= Your task =
When a line in the data below includes "layout", pick it out and copy it.

= Supplied records =
[Start of section]

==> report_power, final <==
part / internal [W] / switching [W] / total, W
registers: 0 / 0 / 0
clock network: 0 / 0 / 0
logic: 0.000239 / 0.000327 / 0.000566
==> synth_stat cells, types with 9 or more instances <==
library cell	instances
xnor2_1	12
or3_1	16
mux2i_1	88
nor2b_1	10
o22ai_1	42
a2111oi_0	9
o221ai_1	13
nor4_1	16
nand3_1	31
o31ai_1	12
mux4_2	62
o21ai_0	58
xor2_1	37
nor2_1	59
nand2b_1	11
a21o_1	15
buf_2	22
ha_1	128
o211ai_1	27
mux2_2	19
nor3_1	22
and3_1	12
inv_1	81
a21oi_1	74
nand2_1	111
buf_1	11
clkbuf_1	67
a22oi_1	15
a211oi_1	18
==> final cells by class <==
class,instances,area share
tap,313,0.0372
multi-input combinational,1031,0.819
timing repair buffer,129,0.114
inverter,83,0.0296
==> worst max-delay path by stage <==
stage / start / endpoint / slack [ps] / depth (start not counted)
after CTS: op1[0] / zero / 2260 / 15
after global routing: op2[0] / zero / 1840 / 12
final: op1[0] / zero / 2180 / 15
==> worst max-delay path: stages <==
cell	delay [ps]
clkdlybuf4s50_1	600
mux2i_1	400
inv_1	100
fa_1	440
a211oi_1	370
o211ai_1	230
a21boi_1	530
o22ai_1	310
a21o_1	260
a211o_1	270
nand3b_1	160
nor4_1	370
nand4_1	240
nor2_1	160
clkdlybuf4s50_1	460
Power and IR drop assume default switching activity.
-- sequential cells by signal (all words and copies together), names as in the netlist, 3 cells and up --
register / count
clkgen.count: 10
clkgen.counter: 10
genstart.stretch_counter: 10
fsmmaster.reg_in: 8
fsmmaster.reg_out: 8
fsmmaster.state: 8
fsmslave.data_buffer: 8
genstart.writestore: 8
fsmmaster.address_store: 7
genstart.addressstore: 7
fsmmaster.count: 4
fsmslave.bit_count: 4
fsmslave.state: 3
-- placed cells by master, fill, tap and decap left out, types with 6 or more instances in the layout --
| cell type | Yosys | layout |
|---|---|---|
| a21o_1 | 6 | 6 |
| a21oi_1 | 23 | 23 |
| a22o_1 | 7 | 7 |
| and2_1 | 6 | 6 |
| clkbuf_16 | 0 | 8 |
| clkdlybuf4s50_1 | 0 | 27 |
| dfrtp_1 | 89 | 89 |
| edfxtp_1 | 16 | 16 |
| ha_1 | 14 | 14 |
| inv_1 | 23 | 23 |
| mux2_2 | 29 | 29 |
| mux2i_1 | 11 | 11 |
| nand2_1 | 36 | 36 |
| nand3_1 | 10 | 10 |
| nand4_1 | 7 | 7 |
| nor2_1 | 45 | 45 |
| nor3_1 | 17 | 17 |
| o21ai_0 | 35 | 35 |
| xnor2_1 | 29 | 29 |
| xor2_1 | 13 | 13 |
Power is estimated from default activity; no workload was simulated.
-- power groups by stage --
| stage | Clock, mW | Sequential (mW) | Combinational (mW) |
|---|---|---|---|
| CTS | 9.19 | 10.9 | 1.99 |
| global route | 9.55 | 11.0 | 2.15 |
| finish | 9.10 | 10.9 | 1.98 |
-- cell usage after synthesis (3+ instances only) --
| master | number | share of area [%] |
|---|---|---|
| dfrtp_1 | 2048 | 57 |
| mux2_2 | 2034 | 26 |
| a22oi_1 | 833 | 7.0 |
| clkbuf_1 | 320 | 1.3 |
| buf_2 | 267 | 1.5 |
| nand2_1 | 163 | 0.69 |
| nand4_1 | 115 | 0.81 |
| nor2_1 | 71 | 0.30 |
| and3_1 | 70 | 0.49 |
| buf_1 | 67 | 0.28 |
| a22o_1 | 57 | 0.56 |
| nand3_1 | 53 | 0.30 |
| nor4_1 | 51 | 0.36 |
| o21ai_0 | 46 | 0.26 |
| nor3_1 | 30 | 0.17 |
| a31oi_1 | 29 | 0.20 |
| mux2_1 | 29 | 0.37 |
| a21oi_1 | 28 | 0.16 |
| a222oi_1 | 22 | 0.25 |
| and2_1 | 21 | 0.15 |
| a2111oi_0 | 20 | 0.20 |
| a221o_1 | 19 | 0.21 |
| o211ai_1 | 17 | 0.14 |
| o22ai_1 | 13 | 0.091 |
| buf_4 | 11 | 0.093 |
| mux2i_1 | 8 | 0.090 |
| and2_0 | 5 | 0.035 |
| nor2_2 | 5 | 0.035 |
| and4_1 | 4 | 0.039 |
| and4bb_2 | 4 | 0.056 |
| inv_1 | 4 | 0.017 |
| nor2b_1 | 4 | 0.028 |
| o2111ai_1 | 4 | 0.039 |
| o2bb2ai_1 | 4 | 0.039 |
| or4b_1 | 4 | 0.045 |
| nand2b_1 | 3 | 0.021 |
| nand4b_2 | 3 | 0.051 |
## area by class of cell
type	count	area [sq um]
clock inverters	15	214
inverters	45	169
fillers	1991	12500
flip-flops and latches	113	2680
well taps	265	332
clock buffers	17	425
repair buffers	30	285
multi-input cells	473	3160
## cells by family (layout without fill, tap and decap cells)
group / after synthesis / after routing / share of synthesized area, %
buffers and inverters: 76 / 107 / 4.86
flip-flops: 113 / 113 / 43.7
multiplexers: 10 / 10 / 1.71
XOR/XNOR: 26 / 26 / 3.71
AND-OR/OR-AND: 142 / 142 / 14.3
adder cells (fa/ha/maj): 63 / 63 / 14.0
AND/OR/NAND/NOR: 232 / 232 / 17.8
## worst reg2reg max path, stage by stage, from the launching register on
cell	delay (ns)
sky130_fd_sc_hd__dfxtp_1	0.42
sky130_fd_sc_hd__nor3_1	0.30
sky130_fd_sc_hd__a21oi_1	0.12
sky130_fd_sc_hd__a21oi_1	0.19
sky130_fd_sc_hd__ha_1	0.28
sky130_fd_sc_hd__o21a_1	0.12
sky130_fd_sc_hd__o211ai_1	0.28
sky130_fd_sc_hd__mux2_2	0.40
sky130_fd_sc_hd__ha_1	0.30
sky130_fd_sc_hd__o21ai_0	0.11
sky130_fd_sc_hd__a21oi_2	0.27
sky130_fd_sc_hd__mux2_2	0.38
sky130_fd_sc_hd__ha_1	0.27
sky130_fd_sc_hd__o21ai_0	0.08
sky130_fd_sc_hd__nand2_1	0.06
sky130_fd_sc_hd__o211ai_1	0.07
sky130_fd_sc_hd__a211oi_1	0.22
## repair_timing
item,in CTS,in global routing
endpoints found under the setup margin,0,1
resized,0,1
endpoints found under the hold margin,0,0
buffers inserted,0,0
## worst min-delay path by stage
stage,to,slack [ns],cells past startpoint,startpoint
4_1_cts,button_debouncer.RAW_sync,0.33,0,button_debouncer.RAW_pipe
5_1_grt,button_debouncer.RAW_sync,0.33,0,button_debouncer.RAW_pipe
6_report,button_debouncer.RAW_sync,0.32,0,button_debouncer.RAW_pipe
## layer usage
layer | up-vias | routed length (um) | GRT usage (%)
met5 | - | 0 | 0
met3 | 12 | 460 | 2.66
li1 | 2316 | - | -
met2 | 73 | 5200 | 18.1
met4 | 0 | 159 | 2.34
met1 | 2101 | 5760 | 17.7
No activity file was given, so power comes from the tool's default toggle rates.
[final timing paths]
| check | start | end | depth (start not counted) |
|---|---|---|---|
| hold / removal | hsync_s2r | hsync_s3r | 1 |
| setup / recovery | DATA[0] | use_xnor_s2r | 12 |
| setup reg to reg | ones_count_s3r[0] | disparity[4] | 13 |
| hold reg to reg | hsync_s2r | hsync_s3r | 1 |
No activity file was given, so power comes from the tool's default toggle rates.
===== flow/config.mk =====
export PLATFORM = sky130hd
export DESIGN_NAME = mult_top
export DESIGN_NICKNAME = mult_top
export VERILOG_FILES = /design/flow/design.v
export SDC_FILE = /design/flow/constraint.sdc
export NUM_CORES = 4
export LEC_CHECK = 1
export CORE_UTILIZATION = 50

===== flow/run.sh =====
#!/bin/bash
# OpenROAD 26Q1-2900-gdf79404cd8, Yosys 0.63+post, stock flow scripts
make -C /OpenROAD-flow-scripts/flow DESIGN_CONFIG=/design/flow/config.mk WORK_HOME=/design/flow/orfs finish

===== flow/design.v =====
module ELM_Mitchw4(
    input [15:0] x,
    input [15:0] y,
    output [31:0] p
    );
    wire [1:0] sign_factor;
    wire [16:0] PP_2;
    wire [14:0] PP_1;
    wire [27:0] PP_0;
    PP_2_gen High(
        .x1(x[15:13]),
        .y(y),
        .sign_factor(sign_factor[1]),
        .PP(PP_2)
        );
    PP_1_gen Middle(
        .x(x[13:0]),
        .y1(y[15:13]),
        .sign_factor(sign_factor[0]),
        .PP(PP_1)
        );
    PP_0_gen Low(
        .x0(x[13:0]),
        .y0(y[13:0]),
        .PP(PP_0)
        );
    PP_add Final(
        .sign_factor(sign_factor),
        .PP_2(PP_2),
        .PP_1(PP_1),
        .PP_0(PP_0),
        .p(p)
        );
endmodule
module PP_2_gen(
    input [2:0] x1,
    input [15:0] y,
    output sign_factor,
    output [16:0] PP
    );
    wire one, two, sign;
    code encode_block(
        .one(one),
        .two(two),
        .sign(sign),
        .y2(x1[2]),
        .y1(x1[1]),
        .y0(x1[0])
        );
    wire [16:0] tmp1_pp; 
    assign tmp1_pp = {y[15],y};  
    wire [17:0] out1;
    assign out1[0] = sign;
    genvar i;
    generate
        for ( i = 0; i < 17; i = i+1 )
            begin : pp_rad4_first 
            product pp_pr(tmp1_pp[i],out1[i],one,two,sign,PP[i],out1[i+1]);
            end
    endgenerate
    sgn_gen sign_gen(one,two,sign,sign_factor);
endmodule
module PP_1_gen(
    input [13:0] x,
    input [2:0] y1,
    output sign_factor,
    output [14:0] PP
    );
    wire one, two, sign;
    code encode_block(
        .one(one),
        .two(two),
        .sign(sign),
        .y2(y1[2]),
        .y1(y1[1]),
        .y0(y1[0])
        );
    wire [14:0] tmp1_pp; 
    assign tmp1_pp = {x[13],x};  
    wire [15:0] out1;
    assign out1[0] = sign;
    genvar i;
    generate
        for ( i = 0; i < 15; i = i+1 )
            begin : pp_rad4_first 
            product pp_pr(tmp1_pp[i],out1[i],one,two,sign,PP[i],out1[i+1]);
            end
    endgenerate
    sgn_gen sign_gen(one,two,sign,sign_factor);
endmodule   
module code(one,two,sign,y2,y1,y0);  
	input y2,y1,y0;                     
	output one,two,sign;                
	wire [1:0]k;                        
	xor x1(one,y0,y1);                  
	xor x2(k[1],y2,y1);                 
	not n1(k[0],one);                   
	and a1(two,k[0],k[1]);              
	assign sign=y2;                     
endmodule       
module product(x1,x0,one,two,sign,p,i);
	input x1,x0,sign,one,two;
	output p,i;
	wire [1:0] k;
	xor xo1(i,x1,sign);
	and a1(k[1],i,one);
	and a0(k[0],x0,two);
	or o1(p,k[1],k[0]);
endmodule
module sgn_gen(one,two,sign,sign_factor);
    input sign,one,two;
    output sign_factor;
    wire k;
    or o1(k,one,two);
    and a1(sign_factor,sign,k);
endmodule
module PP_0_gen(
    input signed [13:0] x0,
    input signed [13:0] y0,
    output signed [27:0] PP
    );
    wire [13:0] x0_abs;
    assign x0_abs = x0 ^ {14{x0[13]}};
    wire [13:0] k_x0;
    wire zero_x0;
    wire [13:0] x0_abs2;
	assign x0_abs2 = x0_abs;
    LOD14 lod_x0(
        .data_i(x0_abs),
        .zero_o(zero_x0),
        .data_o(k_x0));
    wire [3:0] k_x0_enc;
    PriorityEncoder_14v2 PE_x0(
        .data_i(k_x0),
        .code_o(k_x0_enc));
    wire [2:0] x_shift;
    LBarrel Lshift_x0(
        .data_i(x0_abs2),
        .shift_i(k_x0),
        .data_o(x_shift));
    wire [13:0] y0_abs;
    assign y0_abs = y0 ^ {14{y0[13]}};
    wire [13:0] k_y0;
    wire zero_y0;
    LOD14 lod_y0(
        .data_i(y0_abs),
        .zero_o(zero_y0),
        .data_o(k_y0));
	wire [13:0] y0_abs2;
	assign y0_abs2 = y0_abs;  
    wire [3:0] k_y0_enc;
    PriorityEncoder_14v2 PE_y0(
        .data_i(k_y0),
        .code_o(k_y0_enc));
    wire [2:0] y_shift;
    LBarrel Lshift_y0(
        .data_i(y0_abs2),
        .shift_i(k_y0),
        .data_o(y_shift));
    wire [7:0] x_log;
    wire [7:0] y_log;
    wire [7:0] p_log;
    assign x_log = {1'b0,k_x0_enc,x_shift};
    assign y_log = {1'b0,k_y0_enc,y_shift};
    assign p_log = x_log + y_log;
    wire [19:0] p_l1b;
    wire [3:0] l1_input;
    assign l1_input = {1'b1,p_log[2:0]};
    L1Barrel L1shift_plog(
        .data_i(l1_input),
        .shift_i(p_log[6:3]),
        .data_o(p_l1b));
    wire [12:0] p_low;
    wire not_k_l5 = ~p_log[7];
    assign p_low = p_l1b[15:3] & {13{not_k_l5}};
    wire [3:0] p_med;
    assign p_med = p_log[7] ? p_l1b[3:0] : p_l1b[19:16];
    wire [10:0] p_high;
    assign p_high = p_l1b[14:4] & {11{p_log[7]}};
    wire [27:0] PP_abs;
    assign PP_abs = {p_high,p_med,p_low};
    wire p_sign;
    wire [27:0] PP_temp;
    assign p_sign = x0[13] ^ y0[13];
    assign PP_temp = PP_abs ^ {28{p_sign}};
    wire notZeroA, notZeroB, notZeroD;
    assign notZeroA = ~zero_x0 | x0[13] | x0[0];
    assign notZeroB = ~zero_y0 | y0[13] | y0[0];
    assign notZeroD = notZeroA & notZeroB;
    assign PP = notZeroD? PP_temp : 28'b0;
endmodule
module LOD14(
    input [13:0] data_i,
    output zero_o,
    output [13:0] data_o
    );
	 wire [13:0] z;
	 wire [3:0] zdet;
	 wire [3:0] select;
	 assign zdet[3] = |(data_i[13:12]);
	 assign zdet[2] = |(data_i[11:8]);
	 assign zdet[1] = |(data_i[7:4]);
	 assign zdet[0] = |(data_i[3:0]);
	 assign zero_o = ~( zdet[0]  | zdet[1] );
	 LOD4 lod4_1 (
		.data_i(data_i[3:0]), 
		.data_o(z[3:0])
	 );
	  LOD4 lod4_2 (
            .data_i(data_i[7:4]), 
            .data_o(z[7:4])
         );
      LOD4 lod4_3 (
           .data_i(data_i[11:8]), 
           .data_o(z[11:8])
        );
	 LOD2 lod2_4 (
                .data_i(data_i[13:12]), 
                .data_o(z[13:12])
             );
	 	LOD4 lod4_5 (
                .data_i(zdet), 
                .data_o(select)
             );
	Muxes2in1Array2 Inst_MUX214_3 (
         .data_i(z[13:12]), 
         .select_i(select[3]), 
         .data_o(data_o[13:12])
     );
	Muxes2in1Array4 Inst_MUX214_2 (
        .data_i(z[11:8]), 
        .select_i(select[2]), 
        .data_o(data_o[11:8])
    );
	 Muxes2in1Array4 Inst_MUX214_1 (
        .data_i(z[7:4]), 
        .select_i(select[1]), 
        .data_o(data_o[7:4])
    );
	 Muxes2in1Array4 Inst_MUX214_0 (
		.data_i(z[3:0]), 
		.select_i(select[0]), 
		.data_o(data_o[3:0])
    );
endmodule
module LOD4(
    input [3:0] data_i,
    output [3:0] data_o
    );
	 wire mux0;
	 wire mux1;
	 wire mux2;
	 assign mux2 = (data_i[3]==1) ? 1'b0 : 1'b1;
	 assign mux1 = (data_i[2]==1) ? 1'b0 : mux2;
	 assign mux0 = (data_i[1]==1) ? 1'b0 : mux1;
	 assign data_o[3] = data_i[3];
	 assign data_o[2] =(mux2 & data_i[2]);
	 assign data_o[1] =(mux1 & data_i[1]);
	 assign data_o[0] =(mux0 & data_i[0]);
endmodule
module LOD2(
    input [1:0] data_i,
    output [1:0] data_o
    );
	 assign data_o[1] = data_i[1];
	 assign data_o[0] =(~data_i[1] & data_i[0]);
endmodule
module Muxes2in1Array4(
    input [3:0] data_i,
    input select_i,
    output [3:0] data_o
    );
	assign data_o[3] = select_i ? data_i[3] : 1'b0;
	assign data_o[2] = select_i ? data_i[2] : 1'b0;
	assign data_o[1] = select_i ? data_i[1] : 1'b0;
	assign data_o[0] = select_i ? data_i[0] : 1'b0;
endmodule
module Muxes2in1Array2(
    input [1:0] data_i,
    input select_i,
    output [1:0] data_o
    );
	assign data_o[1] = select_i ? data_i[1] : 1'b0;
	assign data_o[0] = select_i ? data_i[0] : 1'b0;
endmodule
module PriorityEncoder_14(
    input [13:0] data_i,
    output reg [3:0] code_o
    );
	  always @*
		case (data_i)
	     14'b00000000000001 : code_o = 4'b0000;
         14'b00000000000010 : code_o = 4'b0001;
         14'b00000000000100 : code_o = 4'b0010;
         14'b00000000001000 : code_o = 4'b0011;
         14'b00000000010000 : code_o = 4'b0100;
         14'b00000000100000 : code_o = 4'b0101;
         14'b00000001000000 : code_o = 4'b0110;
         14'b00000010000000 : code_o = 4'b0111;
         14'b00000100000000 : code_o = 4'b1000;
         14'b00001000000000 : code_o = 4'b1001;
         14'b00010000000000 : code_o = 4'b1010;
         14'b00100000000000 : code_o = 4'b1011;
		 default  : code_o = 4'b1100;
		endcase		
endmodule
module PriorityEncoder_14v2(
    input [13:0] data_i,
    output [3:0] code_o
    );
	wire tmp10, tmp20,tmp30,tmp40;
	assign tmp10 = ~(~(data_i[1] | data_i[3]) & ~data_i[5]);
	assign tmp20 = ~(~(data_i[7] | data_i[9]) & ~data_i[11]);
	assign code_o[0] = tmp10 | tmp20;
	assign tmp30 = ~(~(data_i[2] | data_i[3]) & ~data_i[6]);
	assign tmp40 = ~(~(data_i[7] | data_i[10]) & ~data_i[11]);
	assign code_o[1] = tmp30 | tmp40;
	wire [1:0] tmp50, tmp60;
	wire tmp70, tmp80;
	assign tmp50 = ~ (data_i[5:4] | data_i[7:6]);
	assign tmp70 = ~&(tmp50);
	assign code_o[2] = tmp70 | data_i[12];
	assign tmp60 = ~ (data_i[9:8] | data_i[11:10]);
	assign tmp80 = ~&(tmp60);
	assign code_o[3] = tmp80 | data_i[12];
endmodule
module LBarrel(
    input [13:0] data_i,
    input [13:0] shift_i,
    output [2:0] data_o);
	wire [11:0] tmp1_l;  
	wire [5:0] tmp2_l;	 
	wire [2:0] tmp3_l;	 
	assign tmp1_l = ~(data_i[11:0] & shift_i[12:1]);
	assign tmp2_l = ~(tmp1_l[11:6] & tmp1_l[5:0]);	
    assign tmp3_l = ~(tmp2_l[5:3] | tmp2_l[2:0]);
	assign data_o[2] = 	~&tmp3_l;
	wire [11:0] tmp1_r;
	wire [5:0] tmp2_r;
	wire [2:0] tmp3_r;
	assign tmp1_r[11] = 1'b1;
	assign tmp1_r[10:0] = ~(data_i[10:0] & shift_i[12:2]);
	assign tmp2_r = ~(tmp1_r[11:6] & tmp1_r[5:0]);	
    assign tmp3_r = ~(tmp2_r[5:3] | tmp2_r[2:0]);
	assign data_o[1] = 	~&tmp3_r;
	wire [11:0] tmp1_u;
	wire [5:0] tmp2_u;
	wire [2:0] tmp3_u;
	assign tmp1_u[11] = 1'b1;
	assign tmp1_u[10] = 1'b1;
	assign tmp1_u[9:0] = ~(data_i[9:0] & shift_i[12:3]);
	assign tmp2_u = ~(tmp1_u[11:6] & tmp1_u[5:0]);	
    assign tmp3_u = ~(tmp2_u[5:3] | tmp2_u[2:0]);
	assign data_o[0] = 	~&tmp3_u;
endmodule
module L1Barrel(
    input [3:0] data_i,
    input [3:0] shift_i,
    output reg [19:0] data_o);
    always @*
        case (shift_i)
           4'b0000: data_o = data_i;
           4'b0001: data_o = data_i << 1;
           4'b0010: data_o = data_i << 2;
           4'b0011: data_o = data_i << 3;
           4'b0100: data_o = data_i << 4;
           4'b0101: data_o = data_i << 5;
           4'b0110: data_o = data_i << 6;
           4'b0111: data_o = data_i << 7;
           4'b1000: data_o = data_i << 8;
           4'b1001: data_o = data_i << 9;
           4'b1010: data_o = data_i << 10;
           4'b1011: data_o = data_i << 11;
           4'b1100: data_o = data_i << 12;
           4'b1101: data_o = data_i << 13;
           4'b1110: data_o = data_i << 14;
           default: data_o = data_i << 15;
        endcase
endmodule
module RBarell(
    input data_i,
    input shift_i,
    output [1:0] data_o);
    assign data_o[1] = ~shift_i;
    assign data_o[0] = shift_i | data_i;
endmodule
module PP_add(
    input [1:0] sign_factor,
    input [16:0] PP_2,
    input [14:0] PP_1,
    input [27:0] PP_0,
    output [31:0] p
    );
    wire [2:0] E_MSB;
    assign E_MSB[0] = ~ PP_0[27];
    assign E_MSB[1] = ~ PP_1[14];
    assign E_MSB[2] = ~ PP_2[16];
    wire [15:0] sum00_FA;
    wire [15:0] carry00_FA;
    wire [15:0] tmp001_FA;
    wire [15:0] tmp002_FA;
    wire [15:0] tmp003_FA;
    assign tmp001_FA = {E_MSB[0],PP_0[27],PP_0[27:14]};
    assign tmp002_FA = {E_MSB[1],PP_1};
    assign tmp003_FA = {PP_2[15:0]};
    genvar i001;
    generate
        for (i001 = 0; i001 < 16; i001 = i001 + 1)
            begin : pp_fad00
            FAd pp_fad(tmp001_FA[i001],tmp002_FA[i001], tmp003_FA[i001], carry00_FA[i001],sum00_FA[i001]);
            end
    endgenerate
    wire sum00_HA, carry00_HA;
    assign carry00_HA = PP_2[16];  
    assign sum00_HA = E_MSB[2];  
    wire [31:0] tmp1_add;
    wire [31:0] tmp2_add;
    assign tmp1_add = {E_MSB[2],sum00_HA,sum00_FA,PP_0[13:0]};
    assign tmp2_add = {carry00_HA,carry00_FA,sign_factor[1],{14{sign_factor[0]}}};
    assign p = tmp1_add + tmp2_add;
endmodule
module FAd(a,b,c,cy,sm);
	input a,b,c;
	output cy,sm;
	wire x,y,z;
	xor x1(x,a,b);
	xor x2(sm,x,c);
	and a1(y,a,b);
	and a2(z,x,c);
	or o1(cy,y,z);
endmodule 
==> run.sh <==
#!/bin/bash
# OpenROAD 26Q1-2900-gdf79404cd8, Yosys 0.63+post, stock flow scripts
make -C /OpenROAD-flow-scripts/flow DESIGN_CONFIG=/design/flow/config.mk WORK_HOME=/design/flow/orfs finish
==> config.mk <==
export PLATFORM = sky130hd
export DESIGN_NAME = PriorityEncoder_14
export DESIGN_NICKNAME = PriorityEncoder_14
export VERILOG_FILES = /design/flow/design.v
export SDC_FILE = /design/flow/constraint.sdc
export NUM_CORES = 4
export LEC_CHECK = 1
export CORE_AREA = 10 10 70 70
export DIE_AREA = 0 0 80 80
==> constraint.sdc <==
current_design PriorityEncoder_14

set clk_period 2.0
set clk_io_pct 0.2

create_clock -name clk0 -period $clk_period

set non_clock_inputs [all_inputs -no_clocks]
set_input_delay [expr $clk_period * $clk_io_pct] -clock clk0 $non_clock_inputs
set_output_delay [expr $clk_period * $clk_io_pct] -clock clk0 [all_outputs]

[End of section]

= Task answer =
-- placed cells by master, fill, tap and decap left out, types with 6 or more instances in the layout --
| cell type | Yosys | layout |
## cells by family (layout without fill, tap and decap cells)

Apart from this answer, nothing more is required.